The Author, Plot and More Information

Dominic Smith is the celebrated author of this novel and is regarded as a deeply revered storyteller. He is an Australian-American novelist and his works have been nominated for manifold awards as well.

Here is a list of his notable works:

  • The Last Painting of Sara de Vos
  • The Electric Hotel
  • Mercury Visions of Louis Daguerre
  • The Beautiful Miscellaneous
  • The Bird and the Elephant
Dominic Smith - Allen & Unwin - Australia
Dominic Smith – Picture Credits: www.allenandunwin.com

The main characters of the story include:

  1. Owen Graves
  2. Hale Gray
  3. Adelaide Cummings
  4. Jethro Gray
  5. Argus Niu

The story is set in the warning 19th Century in which, as one of the tallest skyscraper is built in Chicago by the business tycoon led by Hale Gray, he ends up funding a sea-faring voyage to the South Pacific Islands. This voyage was led by Owen Graves and accompanied by Hale Gray’s son, Jethro Gray along with Captain Terrapin and other seamen to trade tribal artifacts in the manifold South Pacific Islands with the cultural natives as each of the different characters amalgamate together to bear their own weighing pasts.

My Review and Experience Regarding The Book

With my experience of having read manifold books, I earlier came to realize that this wasn’t like many classic stories and even the storyline itself was something that caught me off guard, maybe because I had never ever quite read a story of this genre or in such a setting. Thus with its pretty unique storyline and unpredictable plot, you never know when and how one character with merge with the story of another one.


Along with impeccable character development, it feels more of a book that you are introspecting rather than just reading because you feel like an irreplaceable part of it. You can also clearly observe the division of two great, yet separate worlds falling into some sort of organized mutual symbiosis as the Westerners tend to trade their customs with that of the natives. Thus the creative influx in definitely visible and evident.

The novel isn’t vibrous and in fact has very detailed and intricate imagery which does take some time to get used to especially as you further get to understand the depth of the story and how the imagery is an element that definitely adds to its complexity and yet feels like an entire life that you’re living in reading. It is definitely a good read if you want tot get away from the classic stories.

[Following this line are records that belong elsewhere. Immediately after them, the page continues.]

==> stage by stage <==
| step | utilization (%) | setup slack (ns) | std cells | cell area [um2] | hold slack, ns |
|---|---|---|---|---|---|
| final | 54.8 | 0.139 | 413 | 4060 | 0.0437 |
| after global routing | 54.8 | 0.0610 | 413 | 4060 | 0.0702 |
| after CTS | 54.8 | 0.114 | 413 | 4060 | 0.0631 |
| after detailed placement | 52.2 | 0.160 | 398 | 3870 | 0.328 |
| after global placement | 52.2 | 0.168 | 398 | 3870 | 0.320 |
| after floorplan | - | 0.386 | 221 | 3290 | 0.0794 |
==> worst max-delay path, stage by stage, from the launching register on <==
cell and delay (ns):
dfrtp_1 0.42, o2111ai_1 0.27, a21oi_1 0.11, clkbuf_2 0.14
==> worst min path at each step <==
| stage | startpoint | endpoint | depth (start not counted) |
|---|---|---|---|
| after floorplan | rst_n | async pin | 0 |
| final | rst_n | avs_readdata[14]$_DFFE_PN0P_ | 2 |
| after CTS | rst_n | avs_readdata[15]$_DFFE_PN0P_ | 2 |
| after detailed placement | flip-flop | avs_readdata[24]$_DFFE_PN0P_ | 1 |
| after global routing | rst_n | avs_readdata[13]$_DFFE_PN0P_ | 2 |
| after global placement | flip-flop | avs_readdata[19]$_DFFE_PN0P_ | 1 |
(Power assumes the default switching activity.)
## src/common/udt_pkg.sv

```systemverilog
// Summary of operation
// Two cascaded count bytes form 16-bit counter.
// Select bit picks divide-by-12 or pin edges.
// Counter advances only while run bit set.
// Serial and capture bits choose three modes.
// Up/down enable lets direction pin steer counting.
// Up overflow sets flag, reloads from reload pair.
// Down match with reload sets flag, loads FFFFh.
// Up/down wraps toggle external flag, no interrupt.
// Clock-out mode counts at peripheral clock / 2.
// Clock-out overflows reload and raise no interrupt.
// Pin clock is clk / (4 x (65536 - reload)).
// Software sequence to start clock-out output.
// Baud and clock-out share one reload pair.
// Overflow flag only without serial selects; software clears.
// Direction pin fall captures or reloads, sets flag.
// Serial select forces auto-reload, overflow clocks serial.
// Output enable turns count pin into clock output.
// Clock-out pin toggles on every overflow.
package udt_pkg;

  localparam logic [7:0]  UDT_CTRL_OFS   = 8'h00;
  localparam logic [7:0]  UDT_MODE_OFS   = 8'h04;
  localparam logic [7:0]  UDT_COUNT_OFS  = 8'h08;
  localparam logic [7:0]  UDT_RELOAD_OFS = 8'h0c;
  localparam logic [7:0]  UDT_STAT_OFS   = 8'h10;
  localparam logic [7:0]  UDT_MASK_OFS   = 8'h14;

  localparam int          UDT_CTRL_OVF   = 7;
  localparam int          UDT_CTRL_EXT   = 6;
  localparam int          UDT_CTRL_RXC   = 5;
  localparam int          UDT_CTRL_TXC   = 4;
  localparam int          UDT_CTRL_EXEN  = 3;
  localparam int          UDT_CTRL_RUN   = 2;
  localparam int          UDT_CTRL_CTS   = 1;
  localparam int          UDT_CTRL_CAP   = 0;
  localparam int          UDT_MODE_OE    = 1;
  localparam int          UDT_MODE_UD    = 0;

  localparam int          UDT_IRQ_W      = 3;
  localparam int          UDT_IRQ_OVF    = 0;
  localparam int          UDT_IRQ_EXT    = 1;
  localparam int          UDT_IRQ_SER    = 2;

  localparam logic [7:0]  UDT_CTRL_RST   = 8'h00;
  localparam logic [1:0]  UDT_MODE_RST   = 2'h0;
  localparam logic [15:0] UDT_COUNT_RST  = 16'h0000;
  localparam logic [15:0] UDT_RELOAD_RST = 16'h0000;
  localparam logic [2:0]  UDT_MASK_RST   = 3'h0;

  localparam logic [15:0] UDT_COUNT_MAX  = 16'hffff;
  localparam logic [3:0]  UDT_TIMER_DIV  = 4'hc;
  localparam logic [3:0]  UDT_CLKOUT_DIV = 4'h2;

  typedef enum logic {UDT_APB_IDLE, UDT_APB_ACCESS} udt_apb_state_t;

endpackage

```

## src/hdl/udt_prescaler.sv

```systemverilog
`timescale 1ns/1ps
module udt_prescaler
  import udt_pkg::*;
#(
  parameter int DIV_W = 4
)
(
  input  wire logic             clk_sys,
  input  wire logic             rst,
  input  wire logic             ce,
  input  wire logic             enable,
  input  wire logic [DIV_W-1:0] divide,
  output logic                  tick
);

  logic [DIV_W-1:0] cnt_reg;

  // Restarts whenever disabled so the first tick after run is a full period;
  // a low clock enable only freezes it, so a paused timer keeps its phase
  always_ff @(posedge clk_sys)
  begin
    if (rst)
      cnt_reg <= '0;
    else if (ce)
    begin
      if (!enable || (cnt_reg >= divide - DIV_W'(1)))
        cnt_reg <= '0;
      else
        cnt_reg <= cnt_reg + DIV_W'(1);
    end
  end

  assign tick = ce && enable && (cnt_reg >= divide - DIV_W'(1));

endmodule

```

## src/hdl/udt_fall_detect.sv

```systemverilog
`timescale 1ns/1ps
module udt_fall_detect
#(
  parameter int W = 2
)
(
  input  wire logic         clk_sys,
  input  wire logic         rst,
  input  wire logic         ce,
  input  wire logic [W-1:0] sig,
  output logic      [W-1:0] fall
);

  logic [W-1:0] prev_reg;

  genvar i;
  generate
    for (i = 0; i < W; i++)
    begin : g_bit
      always_ff @(posedge clk_sys)
      begin
        if (rst)
          prev_reg[i] <= 1'b0;
        else if (ce)
          prev_reg[i] <= sig[i];
      end
      assign fall[i] = prev_reg[i] & ~sig[i];
    end
  endgenerate

endmodule

```

## src/hdl/udt_timer.sv

```systemverilog
`timescale 1ns/1ps
module udt_timer
  import udt_pkg::*;
#(
  parameter int ADDR_W = 8
)
(
  input  wire logic              clk_sys,
  input  wire logic              rst,
  input  wire logic              ce,
  input  wire logic              psel,
  input  wire logic              penable,
  input  wire logic              pwrite,
  input  wire logic [ADDR_W-1:0] paddr,
  input  wire logic [31:0]       pwdata,
  output logic      [31:0]       prdata,
  output logic                   pready,
  output logic                   pslverr,
  input  wire logic              count_pin_i,
  output logic                   count_pin_o,
  output logic                   count_pin_oe,
  input  wire logic              dir_pin_i,
  output logic                   serial_clk_tick,
  output logic                   timer_irq,
  output logic                   irq
);

  ////////////////////////////////////////////////////////////////////////////
  udt_apb_state_t       apb_state_reg;
  logic                 pready_reg;
  logic                 pslverr_reg;
  logic [31:0]          prdata_reg;
  logic [31:0]          rdata;
  logic                 hit;
  logic [7:0]           ctrl_reg;
  logic [1:0]           mode_reg;
  logic [7:0]           count_low_byte_reg;
  logic [7:0]           count_high_byte_reg;
  logic [7:0]           reload_low_byte_reg;
  logic [7:0]           reload_high_byte_reg;
  logic [UDT_IRQ_W-1:0] stat_reg;
  logic [UDT_IRQ_W-1:0] stat_next;
  logic [UDT_IRQ_W-1:0] stat_snap_reg;
  logic [UDT_IRQ_W-1:0] mask_reg;
  logic [UDT_IRQ_W-1:0] events;
  logic                 irq_reg;
  logic                 timer_irq_reg;
  logic                 count_pin_o_reg;
  logic                 count_pin_oe_reg;
  logic                 serial_tick_reg;
  logic                 access;
  logic                 wr_acc;
  logic                 rd_acc;
  logic                 wr_ctrl;
  logic                 wr_mode;
  logic                 wr_count;
  logic                 wr_reload;
  logic                 wr_mask;
  logic                 rd_stat;

  assign prdata          = prdata_reg;
  assign pready          = pready_reg;
  assign pslverr         = pslverr_reg;
  assign irq             = irq_reg;
  assign timer_irq       = timer_irq_reg;
  assign count_pin_o     = count_pin_o_reg;
  assign count_pin_oe    = count_pin_oe_reg;
  assign serial_clk_tick = serial_tick_reg;

  ////////////////////////////////////////////////////////////////////////////
  // APB slave: one wait-free access phase, pready rises on the access cycle

  assign access    = ce && psel && penable && pready_reg;
  assign wr_acc    = access && pwrite;
  assign rd_acc    = access && !pwrite;
  assign wr_ctrl   = wr_acc && (paddr == ADDR_W'(UDT_CTRL_OFS));
  assign wr_mode   = wr_acc && (paddr == ADDR_W'(UDT_MODE_OFS));
  assign wr_count  = wr_acc && (paddr == ADDR_W'(UDT_COUNT_OFS));
  assign wr_reload = wr_acc && (paddr == ADDR_W'(UDT_RELOAD_OFS));
  assign wr_mask   = wr_acc && (paddr == ADDR_W'(UDT_MASK_OFS));
  assign rd_stat   = rd_acc && (paddr == ADDR_W'(UDT_STAT_OFS));

  always_comb
  begin
    rdata = 32'h0000_0000;
    hit   = 1'b1;
    if (paddr == ADDR_W'(UDT_CTRL_OFS))
      rdata = {24'h00_0000, ctrl_reg};
    else if (paddr == ADDR_W'(UDT_MODE_OFS))
      rdata = {30'h0000_0000, mode_reg};
    else if (paddr == ADDR_W'(UDT_COUNT_OFS))
      rdata = {16'h0000, count_high_byte_reg, count_low_byte_reg};
    else if (paddr == ADDR_W'(UDT_RELOAD_OFS))
      rdata = {16'h0000, reload_high_byte_reg, reload_low_byte_reg};
    else if (paddr == ADDR_W'(UDT_STAT_OFS))
      rdata = {29'h0000_0000, stat_reg};
    else if (paddr == ADDR_W'(UDT_MASK_OFS))
      rdata = {29'h0000_0000, mask_reg};
    else
      hit = 1'b0;
  end

  // Read data and the status snapshot are taken in the setup cycle
  always_ff @(posedge clk_sys)
  begin
    if (rst)
    begin
      apb_state_reg <= UDT_APB_IDLE;
      pready_reg    <= 1'b0;
      pslverr_reg   <= 1'b0;
      prdata_reg    <= 32'h0000_0000;
      stat_snap_reg <= '0;
    end
    else if (ce)
    begin
      case (apb_state_reg)
        UDT_APB_IDLE:
        begin
          if (psel && !penable)
          begin
            apb_state_reg <= UDT_APB_ACCESS;
            pready_reg    <= 1'b1;
            pslverr_reg   <= !hit;
            prdata_reg    <= pwrite ? 32'h0000_0000 : rdata;
            stat_snap_reg <= stat_reg;
          end
        end
        default:
        begin
          apb_state_reg <= UDT_APB_IDLE;
          pready_reg    <= 1'b0;
          pslverr_reg   <= 1'b0;
        end
      endcase
    end
  end

  ////////////////////////////////////////////////////////////////////////////
  // Mode decode

  logic        serial_mode;
  logic        clkout_mode;
  logic        updown_mode;
  logic        autoreload;
  logic        count_up;
  logic        run;
  logic        presc_tick;
  logic [1:0]  falls;
  logic        step;
  logic [15:0] count_val;
  logic [15:0] reload_val;
  logic        wrap_up;
  logic        wrap_down;
  logic        wrap;
  logic        trig;
  logic        ovf_set;

  assign serial_mode = ctrl_reg[UDT_CTRL_RXC] | ctrl_reg[UDT_CTRL_TXC];
  assign clkout_mode = mode_reg[UDT_MODE_OE] & ~ctrl_reg[UDT_CTRL_CTS];
  assign autoreload  = serial_mode | ~ctrl_reg[UDT_CTRL_CAP];
  assign updown_mode = mode_reg[UDT_MODE_UD] & autoreload & ~serial_mode;
  assign count_up    = ~updown_mode | dir_pin_i;
  assign run         = ctrl_reg[UDT_CTRL_RUN];
  assign count_val   = {count_high_byte_reg, count_low_byte_reg};
  assign reload_val  = {reload_high_byte_reg, reload_low_byte_reg};

  udt_prescaler #(
    .DIV_W   (4)
  ) u_presc (
    .clk_sys (clk_sys),
    .rst     (rst),
    .ce      (ce),
    .enable  (run && !ctrl_reg[UDT_CTRL_CTS]),
    .divide  (clkout_mode ? UDT_CLKOUT_DIV : UDT_TIMER_DIV),
    .tick    (presc_tick)
  );

  udt_fall_detect #(
    .W       (2)
  ) u_fall (
    .clk_sys (clk_sys),
    .rst     (rst),
    .ce      (ce),
    .sig     ({dir_pin_i, count_pin_i}),
    .fall    (falls)
  );

  // An enabled output pin is never counted as its own input
  assign step = ce && run &&
                (ctrl_reg[UDT_CTRL_CTS] ? (falls[0] & ~mode_reg[UDT_MODE_OE]) : presc_tick);
  assign wrap_up   = step && count_up && (count_val == UDT_COUNT_MAX);
  assign wrap_down = step && !count_up && (count_val == reload_val);
  assign wrap      = wrap_up || wrap_down;
  // Direction pin is the count direction in up/down mode, so it triggers nothing
  assign trig      = ce && ctrl_reg[UDT_CTRL_EXEN] && !serial_mode && !updown_mode && falls[1];
  assign ovf_set   = wrap && !serial_mode && !clkout_mode;

  ////////////////////////////////////////////////////////////////////////////
  // Control and mode registers; hardware set beats a software clear

  always_ff @(posedge clk_sys)
  begin
    if (rst)
      ctrl_reg <= UDT_CTRL_RST;
    else if (ce)
    begin
      if (wr_ctrl)
        ctrl_reg <= pwdata[7:0];
      if (ovf_set)
        ctrl_reg[UDT_CTRL_OVF] <= 1'b1;
      if (trig)
        ctrl_reg[UDT_CTRL_EXT] <= 1'b1;
      else if (updown_mode && wrap)
        ctrl_reg[UDT_CTRL_EXT] <= ~ctrl_reg[UDT_CTRL_EXT];
    end
  end

  always_ff @(posedge clk_sys)
  begin
    if (rst)
      mode_reg <= UDT_MODE_RST;
    else if (wr_mode)
      mode_reg <= pwdata[1:0];
  end

  ////////////////////////////////////////////////////////////////////////////
  // Counter: low byte carries or borrows into the high byte

  always_ff @(posedge clk_sys)
  begin
    if (rst)
    begin
      count_low_byte_reg  <= UDT_COUNT_RST[7:0];
      count_high_byte_reg <= UDT_COUNT_RST[15:8];
    end
    else if (wr_count)
    begin
      count_low_byte_reg  <= pwdata[7:0];
      count_high_byte_reg <= pwdata[15:8];
    end
    else if (trig && !ctrl_reg[UDT_CTRL_CAP])
    begin
      count_low_byte_reg  <= reload_low_byte_reg;
      count_high_byte_reg <= reload_high_byte_reg;
    end
    else if (wrap_up)
    begin
      // Capture mode wraps freely; every other mode reloads
      count_low_byte_reg  <= autoreload ? reload_low_byte_reg : 8'h00;
      count_high_byte_reg <= autoreload ? reload_high_byte_reg : 8'h00;
    end
    else if (wrap_down)
    begin
      count_low_byte_reg  <= UDT_COUNT_MAX[7:0];
      count_high_byte_reg <= UDT_COUNT_MAX[15:8];
    end
    else if (step)
    begin
      if (count_up)
      begin
        count_low_byte_reg <= count_low_byte_reg + 8'h01;
        if (count_low_byte_reg == 8'hff)
          count_high_byte_reg <= count_high_byte_reg + 8'h01;
      end
      else
      begin
        count_low_byte_reg <= count_low_byte_reg - 8'h01;
        if (count_low_byte_reg == 8'h00)
          count_high_byte_reg <= count_high_byte_reg - 8'h01;
      end
    end
  end

  // One reload pair serves capture, auto-reload, baud and clock-out alike
  always_ff @(posedge clk_sys)
  begin
    if (rst)
    begin
      reload_low_byte_reg  <= UDT_RELOAD_RST[7:0];
      reload_high_byte_reg <= UDT_RELOAD_RST[15:8];
    end
    else if (wr_reload)
    begin
      reload_low_byte_reg  <= pwdata[7:0];
      reload_high_byte_reg <= pwdata[15:8];
    end
    else if (trig && ctrl_reg[UDT_CTRL_CAP])
    begin
      reload_low_byte_reg  <= count_low_byte_reg;
      reload_high_byte_reg <= count_high_byte_reg;
    end
  end

  ////////////////////////////////////////////////////////////////////////////
  // Pin and serial outputs

  always_ff @(posedge clk_sys)
  begin
    if (rst)
    begin
      count_pin_o_reg  <= 1'b0;
      count_pin_oe_reg <= 1'b0;
      serial_tick_reg  <= 1'b0;
    end
    else if (ce)
    begin
      count_pin_oe_reg <= mode_reg[UDT_MODE_OE];
      serial_tick_reg  <= wrap && serial_mode;
      if (clkout_mode && wrap)
        count_pin_o_reg <= ~count_pin_o_reg;
    end
  end

  ////////////////////////////////////////////////////////////////////////////
  // Interrupts: only bits already returned by the read are cleared

  assign events[UDT_IRQ_OVF] = ovf_set;
  assign events[UDT_IRQ_EXT] = trig;
  assign events[UDT_IRQ_SER] = wrap && serial_mode;
  assign stat_next = (stat_reg & ~(rd_stat ? stat_snap_reg : '0)) | (ce ? events : '0);

  always_ff @(posedge clk_sys)
  begin
    if (rst)
    begin
      stat_reg      <= '0;
      mask_reg      <= UDT_MASK_RST;
      irq_reg       <= 1'b0;
      timer_irq_reg <= 1'b0;
    end
    else if (ce)
    begin
      stat_reg <= stat_next;
      if (wr_mask)
        mask_reg <= pwdata[UDT_IRQ_W-1:0];
      irq_reg       <= |(stat_next & (wr_mask ? pwdata[UDT_IRQ_W-1:0] : mask_reg));
      // External flag raises no request in up/down mode
      timer_irq_reg <= ctrl_reg[UDT_CTRL_OVF] | (ctrl_reg[UDT_CTRL_EXT] & ~mode_reg[UDT_MODE_UD]);
    end
  end

  ////////////////////////////////////////////////////////////////////////////

  run_hold_a: assert property (@(posedge clk_sys) disable iff (rst)
    ce && !run && !wr_count && !trig |=> $stable(count_val))
    else $error("counter moved while stopped");

  up_reload_a: assert property (@(posedge clk_sys) disable iff (rst)
    wrap_up && autoreload && !wr_count && !trig |=> count_val == $past(reload_val))
    else $error("overflow did not reload");

  down_max_a: assert property (@(posedge clk_sys) disable iff (rst)
    wrap_down && !wr_count && !trig |=> count_val == 16'hffff)
    else $error("underflow did not load ffff");

  ovf_flag_a: assert property (@(posedge clk_sys) disable iff (rst)
    ce && wrap && !serial_mode && !clkout_mode |=> ctrl_reg[UDT_CTRL_OVF] ##1 timer_irq)
    else $error("overflow flag or request missing");

  serial_noflag_a: assert property (@(posedge clk_sys) disable iff (rst)
    ce && serial_mode && !ctrl_reg[UDT_CTRL_OVF] && !wr_ctrl |=> !ctrl_reg[UDT_CTRL_OVF])
    else $error("overflow flag set in serial mode");

  ext_toggle_a: assert property (@(posedge clk_sys) disable iff (rst)
    updown_mode && wrap && !wr_ctrl |=> ctrl_reg[UDT_CTRL_EXT] != $past(ctrl_reg[UDT_CTRL_EXT]))
    else $error("external flag did not toggle");

  clk_toggle_a: assert property (@(posedge clk_sys) disable iff (rst)
    ce && clkout_mode && wrap |=> count_pin_o != $past(count_pin_o))
    else $error("clock pin did not toggle");

  byte_carry_a: assert property (@(posedge clk_sys) disable iff (rst)
    step && count_up && !wrap && count_low_byte_reg == 8'hff && !wr_count && !trig
    |=> count_high_byte_reg == $past(count_high_byte_reg) + 8'h01 && count_low_byte_reg == 8'h00)
    else $error("low byte carry lost");

  capture_a: assert property (@(posedge clk_sys) disable iff (rst)
    trig && ctrl_reg[UDT_CTRL_CAP] && !wr_reload |=> reload_val == $past(count_val))
    else $error("capture missed");

  pin_enable_a: assert property (@(posedge clk_sys) disable iff (rst)
    ce && mode_reg[UDT_MODE_OE] |=> count_pin_oe)
    else $error("clock output not enabled");

endmodule

```

## config.mk

```make
export PLATFORM = sky130hd
export DESIGN_NAME = udt_timer
export DESIGN_NICKNAME = d
export VERILOG_FILES = /design/src/common/udt_pkg.sv /design/src/hdl/udt_prescaler.sv /design/src/hdl/udt_fall_detect.sv /design/src/hdl/udt_timer.sv
export SDC_FILE = /design/constraint.sdc
export NUM_CORES = 1
export LEC_CHECK = 0
export BUFFER_PORTS_ARGS = -buffer_cell sky130_fd_sc_hd__buf_2
export CORE_UTILIZATION = 55
export DETAILED_ROUTE_END_ITERATION = 12
export PLACE_DENSITY = 0.78
export RECOVER_POWER = 25
export SLEW_MARGIN = 20
export SYNTH_ARGS = -nofsm -noshare
export SYNTH_HDL_FRONTEND = slang
export SYNTH_SLANG_ARGS = --single-unit
```

## constraint.sdc

```tcl
create_clock -name clk_sys -period 4.3 [get_ports clk_sys]
set_input_delay 0.645 -clock clk_sys [delete_from_list [all_inputs] [get_ports clk_sys]]
set_output_delay 0.645 -clock clk_sys [all_outputs]
set_load 0.01 [all_outputs]
```

==> flow_summary.yaml <==
worst_hold_path:
  hp-start: "ctrl_reg[4]"
  min_to: "ctrl_reg[4]"
  holdCritPathClass: "register to register"
  worstHoldPathCells: 2
power:
  p_sw_share_pct: 24.7
  power_density_nw_per_um2: 268
  intPower_mw: 1.10
  p_seq_share_pct: 51.6
  ir_drop_mv: 0.189
  combPwrFrac_pct: 5.0
  p_switching_mw: 0.361
  leakagePower_nw: 2.24
  p_clk_share_pct: 43.4
route:
  wl_met3_um: 1160
  top_layer: "met4"
  wl_met1_um: 6090
  routed_wl_um: 13900
  drcViolationCount: 10
  wire_per_inst_um: 18.0
  viasPerCell: 6.36
  wl_met2_um: 6260
  ant_nets: 0
  drt_iter0_drc: 425
  vias: 4919
  drt_first_pass_iters: 9
final_layout:
  regArea_um2: 1620
  area_growth_pct: 8.44
  n_antenna_cell: 0
  postLayoutCellArea_um2: 5460
  multi_input_area_um2: 3130
  drive_gt1_share_pct: 10.4
  fin_nets: 727
  fillers: 787
  largest_reg_flops: 16
synthesis:
  ys.warnings.count: 0
  synth_top_cell_area_share_pct: 32.2
  synth_seq_cells: 81
  yosysMostFrequentCell: "nor2_1"
  netlist_instances: 630
  synth_edf_count: 0
  synth_area_leaders: "dfxtp_1, nor2_1, a21oi_1"
  synth_area_leader_cell: "dfxtp_1"
  yosysSeqAreaShare_pct: 32.2
  synthFlopType: "dfxtp_1"
  postSynthAreaPerCell_um2: 8.00
  netlist-cell-type-count: 69
  syn-cell-area_um2: 5040
  synth_common_cells: "nor2_1, dfxtp_1, a21oi_1, nand2_1, clkbuf_1"
  async_flop_share_pct: 0
global_routing:
  antenna_found_initial: 0
  grt_max_degree: 55
  grt_overflow: 0
  grt_pass1_vias: 4701
  grt_pass1_wl_um: 23200
  track_usage_pct: 30.3
setup_path:
  cpPeakStageDelay_ns: 0.54
  critPathKind: "register to register"
  critPathSlowestCell: "or3_1"
  end_kind: "register"
  required_ns: 4.62
  r2r_cells: 12
  rr_endpoint: "count_high_byte_reg[7]"
  reg2reg_slack_ns: 0.73
  crit_path_start_kind: "register"
  critPathArrivalTime_ns: 3.89
  path_cells: "nand2b_4 -> or3_1 -> inv_1 -> ha_1 -> a211oi_1 -> o21ai_0 -> a21oi_1 -> o21bai_1 -> a21o_1 -> xnor2_1 -> a221oi_2 -> o221a_1"
  critical_path.reg2reg.startpoint: "mode_reg[0]"
  cp_max_fo: 14
die:
  coreArea_um2: 8810
  start_util_pct: 57.2
  die_h_um: 97.7
  row_count: 34
  die_width_um: 97.7
  ios: 87
  dieArea_um2: 9550
clock_network:
  cts_resized: 0
  post-cts-setup-buffers: 0
  cts_inserted_buffers: 9
  postCtsHoldBufs: 0
  cts_tree: "done"
  clk_pin_slew_ns: 0.09
  htreeDepth: 3
  insertion_delay_ns: 0.37
  root_buffer: "clkbuf_8"
  clk_path_buf_depth: 2
  cts.sinks: 81
timing:
  fin_tns_setup_ns: 0
  max_slew_margin_pct: -64.0
  fmax_ghz: 0.280
  setup_viol: 0
  slew_viol_final: 55
  final_hold_viol_count: 0
  fin_crit_ns: 3.57
  finClkSkew_ns: 0.0185
  rsz0062_at_grt: "false"
  worst-slew-pin-transition_ns: 2.46
  period_share_pct: 83.1
outcome:
  status: "complete, but fails checks"
  violations: "DRC, capacitance limit, slew limit"
placement:
  dpl.hpwl_um: 9770
  placed_cell_area_um2: 5280
  io_buffers: 54
  place_congestion: 0.972
job:
  drv_cap: 1
[routing by layer]
layer | vias to the layer above | GRT usage [%]
li1 | 2323 | -
met1 | 2306 | 40.5
met2 | 254 | 47.9
met3 | 36 | 4.82
met4 | 0 | 14.2
met5 | - | 0
[cells by family after synthesis]
logic type / count (synthesis) / share of synthesized area, %
AND/OR/NAND/NOR: 229 / 22.3
AO/OA/AOI/OAI: 179 / 24.5
buffers and inverters: 71 / 6.83
XOR/XNOR: 29 / 5.04
adder cells (fa/ha/maj): 17 / 4.52
flip-flops: 81 / 32.2
other: 1 / 0.0744
multiplexers: 23 / 4.57
[layout make-up]
class | instances | area share (%)
multi-input combinational | 493 | 57.3
sequential | 81 | 29.7
timing repair buffer | 63 | 5.68
tap | 108 | 2.47
clock buffer | 9 | 2.27
clock inverter | 6 | 1.67
inverter | 14 | 0.962
[cell usage in the layout, fill, tap and decap left out, types with 3 or more instances in the layout]
cell type	n
nor3b_1	3
xor2_1	18
xnor2_1	11
a222oi_1	8
nor3_1	7
nand2b_1	9
nor2_1	98
and3_1	6
o22ai_1	6
conb_1	16
a22o_1	7
a21oi_1	56
a21boi_0	3
buf_2	32
clkbuf_1	22
a211oi_1	24
nor4_1	5
inv_1	14
nor2b_1	7
a22oi_1	13
buf_4	9
nand3_1	7
or3_1	3
o211ai_1	3
a221oi_1	3
clkbuf_8	9
dfxtp_1	81
o21a_1	4
a2111oi_0	4
ha_1	15
and4_1	3
a21o_1	6
nand4_1	9
nand2_1	54
o21ai_0	16
nor4_4	3
mux2i_1	23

My Favorite Lines From the Book

Here are a few lines from the book Bright and Distant Shores by Dominic Smith that has stayed with me:

(P.S. All of these quotes/lines ARE from Bright and Distant Shores and they are written by Dominic Smith, I was just too lazy to write it beside every line.)

  • “A building could be razed or felled and a child could be orphaned. Like an old house, life was waiting to topple.”
  • “His desire to think and pray, to float clouds of possibility in his mind felt like a weakness.”
  • “All were equalised, he said, by the demands of confined living and the whims of the sea herself.”
  • “Anything could be obtained, it was merely a matter of logistics.”
  • “A man so burdened by the past that he could speak only of the present, of meals and weather.”
  • “The sea was deep and filled with bags of sailors’ bones and there were sharks and whales with strands of human hair coiled inside their stomachs, this was something she would never understand.”
  • “Wasn’t character ultimately a question of action?”
  • “My heart is fighting with my ears.”
  • “Life did not come undone in stages, it came undone all at once.”